• What you should do
From the line with "keep = 1'b0;" to the line with "output cmd_t cmd;", retype every line exactly, including those two, and leave out the rest of the data below.

• Records supplied

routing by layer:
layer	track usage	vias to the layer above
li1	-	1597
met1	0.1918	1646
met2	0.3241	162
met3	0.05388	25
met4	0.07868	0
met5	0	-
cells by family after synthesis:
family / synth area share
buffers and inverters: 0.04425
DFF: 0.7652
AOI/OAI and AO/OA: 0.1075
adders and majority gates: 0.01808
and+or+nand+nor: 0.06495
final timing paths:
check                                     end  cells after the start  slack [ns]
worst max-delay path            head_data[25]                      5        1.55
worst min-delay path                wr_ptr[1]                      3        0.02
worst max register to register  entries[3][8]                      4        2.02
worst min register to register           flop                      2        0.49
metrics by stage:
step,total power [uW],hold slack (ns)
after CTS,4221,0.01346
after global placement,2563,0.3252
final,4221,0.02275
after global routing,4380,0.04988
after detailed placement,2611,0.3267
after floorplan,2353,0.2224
===== src/pgoe_pkg.sv =====
// Shared types and constants of the pixel calibrator.
`timescale 1ns / 1ps

package pgoe_pkg;

  typedef enum logic [1:0] {
    OP_EVENT  = 2'd0,
    OP_GAIN   = 2'd1,
    OP_OFFSET = 2'd2,
    OP_ENERGY = 2'd3
  } opcode_t;

  typedef enum logic [1:0] {
    QUAD_LL = 2'd0,
    QUAD_LR = 2'd1,
    QUAD_UR = 2'd2,
    QUAD_UL = 2'd3
  } quadrant_t;

  // Classified request as it travels from the front end to the back end.
  typedef struct packed {
    opcode_t     kind;
    logic [11:0] pha;
    logic        last;
    logic [15:0] data;
  } cmd_t;

  localparam int QUEUE_DEPTH = 4;

  // Products at or below this value truncate to a nonzero negative PI.
  localparam logic signed [34:0] NEG_LIMIT = -35'sd262144;

endpackage


===== src/pgoe_if.sv =====
// Request and result channel interfaces of the pixel calibrator.
`timescale 1ns / 1ps

interface pgoe_in_if;
  logic        valid;
  logic        ready;
  logic [1:0]  opcode;
  logic [1:0]  quadrant;
  logic [5:0]  local_x;
  logic [5:0]  local_y;
  logic [11:0] pulse_height;
  logic [13:0] table_index;
  logic [15:0] load_word;
  logic [15:0] load_upper;
  logic        last_in;

  modport source (
    output valid, opcode, quadrant, local_x, local_y, pulse_height,
    output table_index, load_word, load_upper, last_in,
    input  ready
  );
  modport sink (
    input  valid, opcode, quadrant, local_x, local_y, pulse_height,
    input  table_index, load_word, load_upper, last_in,
    output ready
  );
endinterface



===== src/pgoe_front.sv =====
// Front end: accepts requests, places event pixels on the detector, checks loads.
`timescale 1ns / 1ps

module pgoe_front import pgoe_pkg::*; #(
  parameter int DET_WIDTH  = 128,
  parameter int DET_HEIGHT = 128,
  parameter int CHANNELS   = 512
) (
  pgoe_in_if.sink events,
  input  logic    queue_ready,
  output logic    push,
  output cmd_t    cmd,
  output logic [((($clog2(DET_WIDTH * DET_HEIGHT)) > ($clog2(CHANNELS)))
                 ? $clog2(DET_WIDTH * DET_HEIGHT) : $clog2(CHANNELS)) - 1:0] addr
);

  localparam int PIX_COUNT = DET_WIDTH * DET_HEIGHT;
  localparam int PW  = $clog2(PIX_COUNT);
  localparam int CW  = $clog2(CHANNELS);
  localparam int AW  = (PW > CW) ? PW : CW;
  localparam int XSW = $clog2(DET_WIDTH + 64);
  localparam int YSW = $clog2(DET_HEIGHT + 64);
  localparam int XW  = $clog2(DET_WIDTH);
  localparam int YW  = $clog2(DET_HEIGHT);

  quadrant_t       quad;
  opcode_t         op;
  logic [XSW-1:0]  x_sum;
  logic [YSW-1:0]  y_sum;
  logic [XW-1:0]   det_x;
  logic [YW-1:0]   det_y;
  logic [PW-1:0]   pix;
  logic [16:0]     bound_sum;
  logic            keep;

  assign quad = quadrant_t'(events.quadrant);
  assign op   = opcode_t'(events.opcode);

  always_comb begin
    x_sum = XSW'(events.local_x);
    y_sum = YSW'(events.local_y);
    if (quad == QUAD_LR || quad == QUAD_UR) begin
      x_sum = x_sum + XSW'(DET_WIDTH / 2);
    end
    if (quad == QUAD_UR || quad == QUAD_UL) begin
      y_sum = y_sum + YSW'(DET_HEIGHT / 2);
    end
    // Clip coordinates that run past the detector edge.
    det_x = (x_sum > XSW'(DET_WIDTH - 1)) ? XW'(DET_WIDTH - 1) : x_sum[XW-1:0];
    det_y = (y_sum > YSW'(DET_HEIGHT - 1)) ? YW'(DET_HEIGHT - 1) : y_sum[YW-1:0];
    pix   = PW'(det_y) * PW'(DET_WIDTH) + PW'(det_x);
  end

  assign bound_sum = {1'b0, events.load_word} + {1'b0, events.load_upper};

  always_comb begin
    cmd.kind = op;
    cmd.pha  = events.pulse_height;
    cmd.last = events.last_in;
    cmd.data = events.load_word;
    addr     = AW'(events.table_index);
    keep     = 1'b0;
    unique case (op)
      OP_EVENT: begin
        keep = 1'b1;
        addr = AW'(pix);
      end
      OP_GAIN, OP_OFFSET: begin
        keep = 32'(events.table_index) < PIX_COUNT;
      end
      OP_ENERGY: begin
        keep     = 32'(events.table_index) < CHANNELS;
        cmd.data = bound_sum[16:1];
      end
      default: begin
        keep = 1'b0;
      end
    endcase
  end

  // Drop out-of-range loads here; they are still accepted.
  assign events.ready = queue_ready;
  assign push         = events.valid && queue_ready && keep;

endmodule


===== src/flat_wrapper.sv =====
// flat-port wrapper written by rule: the top's interface ports become plain ports
module pgoe_front_flat import pgoe_pkg::*;
#(
  parameter int DET_WIDTH  = 128,
  parameter int DET_HEIGHT = 128,
  parameter int CHANNELS   = 512
)
  (queue_ready, push, cmd, addr, events_valid, events_opcode, events_quadrant, events_local_x, events_local_y, events_pulse_height, events_table_index, events_load_word, events_load_upper, events_last_in, events_ready);
  pgoe_in_if events_i ();
  input  logic queue_ready;
  output logic push;
  output cmd_t cmd;
  output logic [((($clog2(DET_WIDTH * DET_HEIGHT)) > ($clog2(CHANNELS)))
                 ? $clog2(DET_WIDTH * DET_HEIGHT) : $clog2(CHANNELS)) - 1:0] addr;
  input wire logic [$bits(events_i.valid)-1:0] events_valid;
  input wire logic [$bits(events_i.opcode)-1:0] events_opcode;
  input wire logic [$bits(events_i.quadrant)-1:0] events_quadrant;
  input wire logic [$bits(events_i.local_x)-1:0] events_local_x;
  input wire logic [$bits(events_i.local_y)-1:0] events_local_y;
  input wire logic [$bits(events_i.pulse_height)-1:0] events_pulse_height;
  input wire logic [$bits(events_i.table_index)-1:0] events_table_index;
  input wire logic [$bits(events_i.load_word)-1:0] events_load_word;
  input wire logic [$bits(events_i.load_upper)-1:0] events_load_upper;
  input wire logic [$bits(events_i.last_in)-1:0] events_last_in;
  output wire logic [$bits(events_i.ready)-1:0] events_ready;
  assign events_i.valid = events_valid;
  assign events_i.opcode = events_opcode;
  assign events_i.quadrant = events_quadrant;
  assign events_i.local_x = events_local_x;
  assign events_i.local_y = events_local_y;
  assign events_i.pulse_height = events_pulse_height;
  assign events_i.table_index = events_table_index;
  assign events_i.load_word = events_load_word;
  assign events_i.load_upper = events_load_upper;
  assign events_i.last_in = events_last_in;
  assign events_ready = events_i.ready;
  pgoe_front #(.DET_WIDTH(DET_WIDTH), .DET_HEIGHT(DET_HEIGHT), .CHANNELS(CHANNELS)) u_core (.events(events_i), .queue_ready(queue_ready), .push(push), .cmd(cmd), .addr(addr));
endmodule

===== config.mk =====
export PLATFORM = sky130hd
export DESIGN_NAME = pgoe_front_flat
export DESIGN_NICKNAME = d
export VERILOG_FILES = /design/src/pgoe_pkg.sv /design/src/pgoe_if.sv /design/src/pgoe_front.sv /design/src/flat_wrapper.sv
export SDC_FILE = /design/constraint.sdc
export NUM_CORES = 1
export LEC_CHECK = 0
export BUFFER_PORTS_ARGS = -buffer_cell sky130_fd_sc_hd__buf_2
export CORE_MARGIN = 5
export CORE_UTILIZATION = 42
export DETAILED_ROUTE_END_ITERATION = 12
export PLACE_DENSITY = 0.86
export SYNTH_ARGS = -nofsm -noshare
export SYNTH_HDL_FRONTEND = slang
export SYNTH_SLANG_ARGS = --single-unit

===== constraint.sdc =====
create_clock -name vclk -period 2.7
set_input_delay 0 -clock vclk [all_inputs]
set_output_delay 0 -clock vclk [all_outputs]
set_load 0.005 [all_outputs]

==> results_dict.tcl <==
set metrics [dict create \
    status "complete, no violations" \
    drc 0 \
    design.seq.count 0 \
    peakVddDrop_mv 0.09377 \
    setup_slack_ns 0.5263 \
    grt_overflow 0 \
    avgSynthCellArea_um2 6.953 \
    grt_pass1_wl_um 6727 \
    p_sw_mw 0.1735 \
    dpl.cell_count 312 \
    die_w_um 66.38 \
    ff_latch_area_um2 0 \
    critical_path_arrival_ns 2.17 \
    critPathKind "in2out" \
    holdBufCountCts 0 \
    dr_total_vias 1681 \
    final.period_utilization_pct 80.51 \
    fin_tns_setup_ns 0 \
    drv_cap 0 \
    slew_headroom_pct 33.19 \
    max_freq_ghz 0.4600 \
    netlist_area_um2 1335 \
    drive_gt1_share_pct 43.66 \
    dp_slack_ns 0.5536 \
    routedWlPerCell_um 13.82 \
    critPathMaxFanout 6 \
    drtAntennaViolNets 0 \
    grt_pass1_vias 1518 \
    p_total_mw 0.3364 \
    io_buffers 98 \
    max_slew.worst_pin.slew_ns 0.9985 \
    final_net_count 365 \
    drt-total-wl_um 4311 \
    pwr-share-comb_pct 100.0 \
    postLayoutCoreUtil_pct 57.05 \
    die_h_um 66.38 \
    worstPathRequired_ns 2.70 \
    post_cts_buffers 0 \
    p_int_mw 0.1629 \
    post_cts_resized 0 \
    start_kind "input pin" \
    grt_use_total_pct 18.22 \
    core_area_um2 3053 \
    p_seq_share_pct 0 \
    clkPwrFrac_pct 0 \
    worstHoldPathType "in2out" \
    n_antenna_cell 0 \
    p_per_area_nw_per_um2 193.1 \
    placed_area_um2 1742 \
    endpoint_kind "primary output" \
    dpl.hpwl_um 3711 \
    switching_share_pct 51.57 \
    viasPerCell 5.388 \
    synth_fp_nets 287 \
    final-setup-viol-count 0 \
    area_growth_pct 30.46 \
    rows 20 \
    p_leak_nw 0.9125 \
    holdWs_ns 0.000001981 \
    final_cell_area_um2 1742 \
    hold_viol 0 \
    maxSlewViolCount 0 \
    antenna_found_initial 0 \
    die_area_um2 4406 \
    final_cells 312 \
    firstDrtPassIters 4 \
    grt_max_degree 24 \
    rsz0062_at_grt "no" \
    fillers 319 \
    yosys_warnings 0 \
    initial_core_util_pct 43.73 \
    synthCells 192 \
    period_needed_ns 2.174 \
    synth_seq_area_share_pct 0 \
    num_io_pins 124 \
    clkbuf_count 0 \
    worstHoldPathCells 0 \
    yosysUniqueCellTypes 44 \
    gp_congestion 0.8443 \
    drtIter0Drc 118 \
]
final timing paths:
check	slack [ns]	end	from
worst max-delay path	0.53	cmd[11]	events_load_word[0]
worst min-delay path	0.000002	cmd[25]	events_pulse_height[8]
per-layer routing:
layer	part of all wire, %	track usage [%]	vias up
met2	52	32.84	44
met4	0.32	2.030	0
met5	0	0	-
met1	42	23.82	768
li1	-	-	867
met3	5.4	1.701	2
worst max-delay path, cell delays in order:
cell and delay (ns):
buf_2 0.11, and2_1 0.16, fa_1 0.41, a21o_1 0.22, a221oi_2 0.41, o31ai_2 0.19, or4_1 0.48, nand3_1 0.08
buf_2 0.11
area by class of cell:
class,count,area [um^2],share of cell area [%]
Timing Repair Buffer,99,498.0,28.59
Multi-Input combinational cell,167,1181,67.82
Tap cell,44,55.05,3.161
Inverter,2,7.507,0.4310
kinds of logic after synthesis:
family | after synthesis | share of synthesized area [%]
AND/OR/NAND/NOR | 70 | 24.55
multiplexers | 14 | 12.00
AO/OA/AOI/OAI | 60 | 31.21
buffers and inverters | 25 | 11.53
XOR/XNOR | 5 | 3.281
adder cells (fa/ha/maj) | 18 | 17.43
synthesized netlist by cell type (all sizes together) (2+ instances only):
library cell   n  area (um^2)
nand2         26        97.59
ha            17        212.7
buf           16        120.1
nor2          14        52.55
o21ai         14        70.07
mux2          13        150.1
a21oi         12        60.06
nand3         11        55.05
clkbuf         7        26.28
o31ai          6        50.05
a21o           5        37.54
a211o          4        36.29
nor3           4        20.02
o21a           4        30.03
and3           3        20.02
xnor2          3        26.28
a211oi         2        15.01
a21boi         2        15.01
and2           2        12.51
inv            2        7.510
nand4          2        12.51
nor3b          2        15.01
o211ai         2        15.01
or4            2        15.01
xor2           2        17.52
power groups by stage:
stage | Combinational [mW] | Clock (mW) | Sequential (mW)
floorplan | 0.221 | 0 | 0
global placement | 0.327 | 0 | 0
detailed placement | 0.335 | 0 | 0
CTS | 0.337 | 0 | 0
global route | 0.377 | 0 | 0
finish | 0.336 | 0 | 0
cells in the final DEF, fill, tap and decap left out, drive strengths merged, types with 2 or more instances in the layout:
cell type,count
buf,99
nand2,26
ha,17
nor2,14
o21ai,14
mux2,13
a21oi,12
nand3,11
o31ai,6
a21o,5
nor3,4
o21a,4
a211o,4
xnor2,3
and3,3
inv,2
and2,2
nand4,2
a21boi,2
a211oi,2
o211ai,2
nor3b,2
or4,2
xor2,2
Note: power is estimated with default switching activity, not from simulation.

• Response area
        keep = 1'b0;
      end
    endcase
  end

  // Drop out-of-range loads here; they are still accepted.
  assign events.ready = queue_ready;
  assign push         = events.valid && queue_ready && keep;

endmodule


===== src/flat_wrapper.sv =====
// flat-port wrapper written by rule: the top's interface ports become plain ports
module pgoe_front_flat import pgoe_pkg::*;
#(
  parameter int DET_WIDTH  = 128,
  parameter int DET_HEIGHT = 128,
  parameter int CHANNELS   = 512
)
  (queue_ready, push, cmd, addr, events_valid, events_opcode, events_quadrant, events_local_x, events_local_y, events_pulse_height, events_table_index, events_load_word, events_load_upper, events_last_in, events_ready);
  pgoe_in_if events_i ();
  input  logic queue_ready;
  output logic push;
  output cmd_t cmd;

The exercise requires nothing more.